*Task details:*
Below are some records. Pull every line that contains the word "strobes".
○ ○ ○
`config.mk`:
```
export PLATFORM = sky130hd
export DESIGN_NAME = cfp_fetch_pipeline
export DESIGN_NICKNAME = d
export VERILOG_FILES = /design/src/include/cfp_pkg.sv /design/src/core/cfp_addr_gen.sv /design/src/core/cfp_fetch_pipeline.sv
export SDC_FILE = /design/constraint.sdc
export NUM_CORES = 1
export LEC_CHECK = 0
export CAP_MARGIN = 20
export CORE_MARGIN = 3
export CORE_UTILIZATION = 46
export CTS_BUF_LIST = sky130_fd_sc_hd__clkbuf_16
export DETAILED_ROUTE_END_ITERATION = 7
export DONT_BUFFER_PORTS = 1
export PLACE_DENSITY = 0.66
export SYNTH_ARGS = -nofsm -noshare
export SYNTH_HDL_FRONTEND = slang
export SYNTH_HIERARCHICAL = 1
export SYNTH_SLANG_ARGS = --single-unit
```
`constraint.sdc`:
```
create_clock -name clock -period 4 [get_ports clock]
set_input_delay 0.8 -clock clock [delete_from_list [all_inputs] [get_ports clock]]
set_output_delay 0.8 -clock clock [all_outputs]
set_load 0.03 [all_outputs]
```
○ ○ ○
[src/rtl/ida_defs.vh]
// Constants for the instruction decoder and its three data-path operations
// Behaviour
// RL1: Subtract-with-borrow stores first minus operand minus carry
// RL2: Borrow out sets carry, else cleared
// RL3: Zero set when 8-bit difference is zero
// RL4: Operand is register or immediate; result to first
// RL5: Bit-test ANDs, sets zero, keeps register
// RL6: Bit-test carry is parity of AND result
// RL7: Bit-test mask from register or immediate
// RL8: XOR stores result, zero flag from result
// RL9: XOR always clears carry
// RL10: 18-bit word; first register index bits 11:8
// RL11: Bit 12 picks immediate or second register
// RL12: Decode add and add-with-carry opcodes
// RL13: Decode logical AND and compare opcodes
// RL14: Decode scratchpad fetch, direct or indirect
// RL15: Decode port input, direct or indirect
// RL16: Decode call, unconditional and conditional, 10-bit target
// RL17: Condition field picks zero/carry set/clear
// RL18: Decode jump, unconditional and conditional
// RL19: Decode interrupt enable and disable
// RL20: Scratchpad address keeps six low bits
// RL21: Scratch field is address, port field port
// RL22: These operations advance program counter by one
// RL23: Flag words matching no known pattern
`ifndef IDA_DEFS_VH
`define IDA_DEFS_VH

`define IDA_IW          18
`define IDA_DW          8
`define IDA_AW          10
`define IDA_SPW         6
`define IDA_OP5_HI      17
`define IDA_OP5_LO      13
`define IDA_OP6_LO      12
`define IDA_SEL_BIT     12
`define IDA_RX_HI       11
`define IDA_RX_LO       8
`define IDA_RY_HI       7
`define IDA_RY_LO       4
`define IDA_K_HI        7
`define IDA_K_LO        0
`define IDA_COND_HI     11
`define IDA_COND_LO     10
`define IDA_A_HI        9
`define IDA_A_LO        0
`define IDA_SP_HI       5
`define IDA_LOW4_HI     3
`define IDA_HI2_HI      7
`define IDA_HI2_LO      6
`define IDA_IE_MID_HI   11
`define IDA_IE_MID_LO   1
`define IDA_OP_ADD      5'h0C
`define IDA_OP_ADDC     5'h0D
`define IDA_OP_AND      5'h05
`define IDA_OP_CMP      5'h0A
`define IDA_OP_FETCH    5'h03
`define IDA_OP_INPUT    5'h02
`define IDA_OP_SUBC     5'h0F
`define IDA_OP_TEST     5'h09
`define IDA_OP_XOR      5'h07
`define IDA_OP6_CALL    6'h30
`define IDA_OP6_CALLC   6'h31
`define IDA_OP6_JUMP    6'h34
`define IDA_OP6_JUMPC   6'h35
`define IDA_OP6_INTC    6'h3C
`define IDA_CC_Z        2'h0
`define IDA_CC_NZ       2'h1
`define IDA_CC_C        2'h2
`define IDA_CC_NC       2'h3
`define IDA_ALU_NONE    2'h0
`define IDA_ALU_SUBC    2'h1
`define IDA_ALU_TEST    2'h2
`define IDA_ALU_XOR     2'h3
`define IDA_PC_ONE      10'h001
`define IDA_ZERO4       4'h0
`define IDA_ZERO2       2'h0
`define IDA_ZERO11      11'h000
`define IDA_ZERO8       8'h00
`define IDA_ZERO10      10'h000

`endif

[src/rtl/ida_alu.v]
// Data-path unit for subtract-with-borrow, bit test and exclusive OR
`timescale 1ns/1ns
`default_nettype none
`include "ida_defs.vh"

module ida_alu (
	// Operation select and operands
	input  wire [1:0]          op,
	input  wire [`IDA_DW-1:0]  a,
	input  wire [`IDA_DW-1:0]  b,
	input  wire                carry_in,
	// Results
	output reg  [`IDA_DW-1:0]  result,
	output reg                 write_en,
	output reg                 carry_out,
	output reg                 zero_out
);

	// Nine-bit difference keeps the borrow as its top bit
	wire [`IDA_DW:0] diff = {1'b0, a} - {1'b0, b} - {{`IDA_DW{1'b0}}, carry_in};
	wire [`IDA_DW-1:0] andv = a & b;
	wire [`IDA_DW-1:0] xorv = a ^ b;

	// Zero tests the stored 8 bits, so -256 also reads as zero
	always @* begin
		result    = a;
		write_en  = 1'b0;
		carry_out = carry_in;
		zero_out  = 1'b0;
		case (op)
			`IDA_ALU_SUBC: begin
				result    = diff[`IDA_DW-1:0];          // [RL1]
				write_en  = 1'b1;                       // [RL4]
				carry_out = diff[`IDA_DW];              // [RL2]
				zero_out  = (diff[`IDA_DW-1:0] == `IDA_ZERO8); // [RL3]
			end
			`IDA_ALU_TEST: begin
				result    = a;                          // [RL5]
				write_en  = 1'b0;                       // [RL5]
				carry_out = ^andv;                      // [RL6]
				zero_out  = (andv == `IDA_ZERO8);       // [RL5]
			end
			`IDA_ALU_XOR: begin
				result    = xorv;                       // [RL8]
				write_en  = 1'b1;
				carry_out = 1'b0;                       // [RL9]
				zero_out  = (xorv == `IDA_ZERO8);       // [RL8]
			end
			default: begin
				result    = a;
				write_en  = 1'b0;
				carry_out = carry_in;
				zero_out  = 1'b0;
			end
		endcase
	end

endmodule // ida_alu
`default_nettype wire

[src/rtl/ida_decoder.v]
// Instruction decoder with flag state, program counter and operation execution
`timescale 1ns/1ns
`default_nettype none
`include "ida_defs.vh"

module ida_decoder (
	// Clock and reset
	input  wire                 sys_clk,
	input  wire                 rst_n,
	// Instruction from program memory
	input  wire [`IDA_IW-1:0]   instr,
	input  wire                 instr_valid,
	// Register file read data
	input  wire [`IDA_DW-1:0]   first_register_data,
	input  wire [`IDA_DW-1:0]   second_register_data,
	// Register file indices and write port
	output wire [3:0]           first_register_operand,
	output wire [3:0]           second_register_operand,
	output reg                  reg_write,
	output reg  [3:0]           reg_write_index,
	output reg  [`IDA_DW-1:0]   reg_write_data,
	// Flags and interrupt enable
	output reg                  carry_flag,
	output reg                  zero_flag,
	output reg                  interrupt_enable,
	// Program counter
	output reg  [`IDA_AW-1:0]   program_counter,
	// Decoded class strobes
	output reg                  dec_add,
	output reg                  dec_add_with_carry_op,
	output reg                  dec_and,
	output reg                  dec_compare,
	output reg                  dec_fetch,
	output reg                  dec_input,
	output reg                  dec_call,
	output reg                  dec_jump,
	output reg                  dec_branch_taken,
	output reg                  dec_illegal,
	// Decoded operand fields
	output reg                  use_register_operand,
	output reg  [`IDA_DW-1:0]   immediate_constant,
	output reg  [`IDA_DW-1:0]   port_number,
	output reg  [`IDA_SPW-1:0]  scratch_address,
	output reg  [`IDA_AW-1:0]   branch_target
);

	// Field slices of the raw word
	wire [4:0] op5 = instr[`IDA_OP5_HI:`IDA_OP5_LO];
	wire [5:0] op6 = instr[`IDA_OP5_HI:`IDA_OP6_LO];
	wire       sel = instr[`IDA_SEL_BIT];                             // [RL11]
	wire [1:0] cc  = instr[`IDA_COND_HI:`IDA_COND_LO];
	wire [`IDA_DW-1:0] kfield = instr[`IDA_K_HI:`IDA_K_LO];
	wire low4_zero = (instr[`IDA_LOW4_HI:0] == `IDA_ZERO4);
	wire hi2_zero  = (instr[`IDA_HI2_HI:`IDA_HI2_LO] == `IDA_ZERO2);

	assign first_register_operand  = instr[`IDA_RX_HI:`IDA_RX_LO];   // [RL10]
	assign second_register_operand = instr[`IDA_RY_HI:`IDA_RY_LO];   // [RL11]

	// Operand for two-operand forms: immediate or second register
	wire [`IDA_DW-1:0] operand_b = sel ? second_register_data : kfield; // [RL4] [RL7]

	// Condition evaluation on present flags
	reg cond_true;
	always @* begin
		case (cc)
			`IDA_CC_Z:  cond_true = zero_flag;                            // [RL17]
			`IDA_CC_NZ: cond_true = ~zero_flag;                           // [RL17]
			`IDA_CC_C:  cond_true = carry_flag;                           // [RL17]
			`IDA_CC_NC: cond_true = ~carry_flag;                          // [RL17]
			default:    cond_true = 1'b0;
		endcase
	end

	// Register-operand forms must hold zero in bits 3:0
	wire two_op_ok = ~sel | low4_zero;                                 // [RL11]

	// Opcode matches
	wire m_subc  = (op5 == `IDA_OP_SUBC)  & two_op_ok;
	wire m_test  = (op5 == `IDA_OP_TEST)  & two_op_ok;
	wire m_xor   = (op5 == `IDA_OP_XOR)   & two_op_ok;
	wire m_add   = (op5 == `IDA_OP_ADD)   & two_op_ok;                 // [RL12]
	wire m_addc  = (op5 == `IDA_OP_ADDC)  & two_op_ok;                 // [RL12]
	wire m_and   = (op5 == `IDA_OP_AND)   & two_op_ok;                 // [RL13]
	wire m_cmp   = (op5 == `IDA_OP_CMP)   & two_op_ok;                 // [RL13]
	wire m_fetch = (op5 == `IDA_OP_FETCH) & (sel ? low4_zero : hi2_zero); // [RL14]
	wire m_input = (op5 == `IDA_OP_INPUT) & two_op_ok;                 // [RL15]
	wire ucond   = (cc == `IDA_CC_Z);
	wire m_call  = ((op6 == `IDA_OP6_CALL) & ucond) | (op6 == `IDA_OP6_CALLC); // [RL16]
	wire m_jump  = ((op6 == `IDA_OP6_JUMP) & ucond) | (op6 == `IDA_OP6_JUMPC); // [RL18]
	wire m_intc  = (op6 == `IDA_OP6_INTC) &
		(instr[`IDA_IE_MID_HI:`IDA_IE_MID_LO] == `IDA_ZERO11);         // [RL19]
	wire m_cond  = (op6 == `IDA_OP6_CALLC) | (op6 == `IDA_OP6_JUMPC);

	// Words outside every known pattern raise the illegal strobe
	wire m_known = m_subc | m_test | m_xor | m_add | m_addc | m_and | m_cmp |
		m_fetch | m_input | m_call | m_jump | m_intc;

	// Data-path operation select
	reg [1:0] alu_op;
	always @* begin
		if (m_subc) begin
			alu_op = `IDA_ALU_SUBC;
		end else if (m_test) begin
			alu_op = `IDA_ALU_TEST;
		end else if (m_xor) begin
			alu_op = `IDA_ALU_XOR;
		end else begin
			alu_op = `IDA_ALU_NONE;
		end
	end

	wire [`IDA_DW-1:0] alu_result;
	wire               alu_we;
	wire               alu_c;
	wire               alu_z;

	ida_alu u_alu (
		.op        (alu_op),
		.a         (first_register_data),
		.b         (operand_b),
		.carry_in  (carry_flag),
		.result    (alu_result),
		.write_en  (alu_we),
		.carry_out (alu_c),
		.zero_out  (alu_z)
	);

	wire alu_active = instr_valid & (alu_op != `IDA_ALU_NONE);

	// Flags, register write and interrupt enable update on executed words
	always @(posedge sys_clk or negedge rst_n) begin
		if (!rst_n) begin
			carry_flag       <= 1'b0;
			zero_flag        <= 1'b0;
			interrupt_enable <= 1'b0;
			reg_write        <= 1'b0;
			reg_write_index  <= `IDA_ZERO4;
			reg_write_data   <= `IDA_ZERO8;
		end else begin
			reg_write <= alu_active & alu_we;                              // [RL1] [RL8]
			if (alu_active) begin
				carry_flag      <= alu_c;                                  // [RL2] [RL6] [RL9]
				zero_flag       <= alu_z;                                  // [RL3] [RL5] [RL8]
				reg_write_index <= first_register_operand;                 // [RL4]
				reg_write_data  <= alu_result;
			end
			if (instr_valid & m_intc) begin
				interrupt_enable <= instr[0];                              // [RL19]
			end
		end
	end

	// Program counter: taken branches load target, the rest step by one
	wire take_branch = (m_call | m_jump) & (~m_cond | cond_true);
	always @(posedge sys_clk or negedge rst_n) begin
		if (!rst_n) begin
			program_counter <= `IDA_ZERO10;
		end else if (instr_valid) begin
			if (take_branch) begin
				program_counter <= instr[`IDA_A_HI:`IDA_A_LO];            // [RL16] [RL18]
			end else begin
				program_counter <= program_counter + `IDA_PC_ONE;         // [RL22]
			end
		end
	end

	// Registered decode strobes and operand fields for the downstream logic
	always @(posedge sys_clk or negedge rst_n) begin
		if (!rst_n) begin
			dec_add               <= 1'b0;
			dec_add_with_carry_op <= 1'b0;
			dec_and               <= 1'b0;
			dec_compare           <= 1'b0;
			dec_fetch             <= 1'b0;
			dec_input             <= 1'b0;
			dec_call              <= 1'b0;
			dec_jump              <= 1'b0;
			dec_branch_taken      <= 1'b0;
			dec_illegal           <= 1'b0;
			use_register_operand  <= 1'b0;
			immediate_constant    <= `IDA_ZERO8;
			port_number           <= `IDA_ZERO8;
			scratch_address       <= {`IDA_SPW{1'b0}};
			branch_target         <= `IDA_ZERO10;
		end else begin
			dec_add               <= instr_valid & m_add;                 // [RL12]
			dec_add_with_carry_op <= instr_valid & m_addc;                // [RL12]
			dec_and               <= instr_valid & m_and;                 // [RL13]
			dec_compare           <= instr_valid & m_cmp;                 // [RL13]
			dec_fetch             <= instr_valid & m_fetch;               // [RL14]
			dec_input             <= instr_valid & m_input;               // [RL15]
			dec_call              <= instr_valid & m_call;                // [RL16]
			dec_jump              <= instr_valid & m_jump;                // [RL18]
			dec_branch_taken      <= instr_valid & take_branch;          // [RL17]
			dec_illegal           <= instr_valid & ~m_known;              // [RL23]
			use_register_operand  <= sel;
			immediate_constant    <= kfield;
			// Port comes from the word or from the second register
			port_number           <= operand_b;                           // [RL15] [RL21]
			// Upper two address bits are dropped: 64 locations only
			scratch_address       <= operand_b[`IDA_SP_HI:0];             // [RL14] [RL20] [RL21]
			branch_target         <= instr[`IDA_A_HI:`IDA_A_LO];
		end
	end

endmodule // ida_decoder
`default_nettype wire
○ ○ ○
*Exercise result:*
	// Decoded class strobes
	// Registered decode strobes and operand fields for the downstream logic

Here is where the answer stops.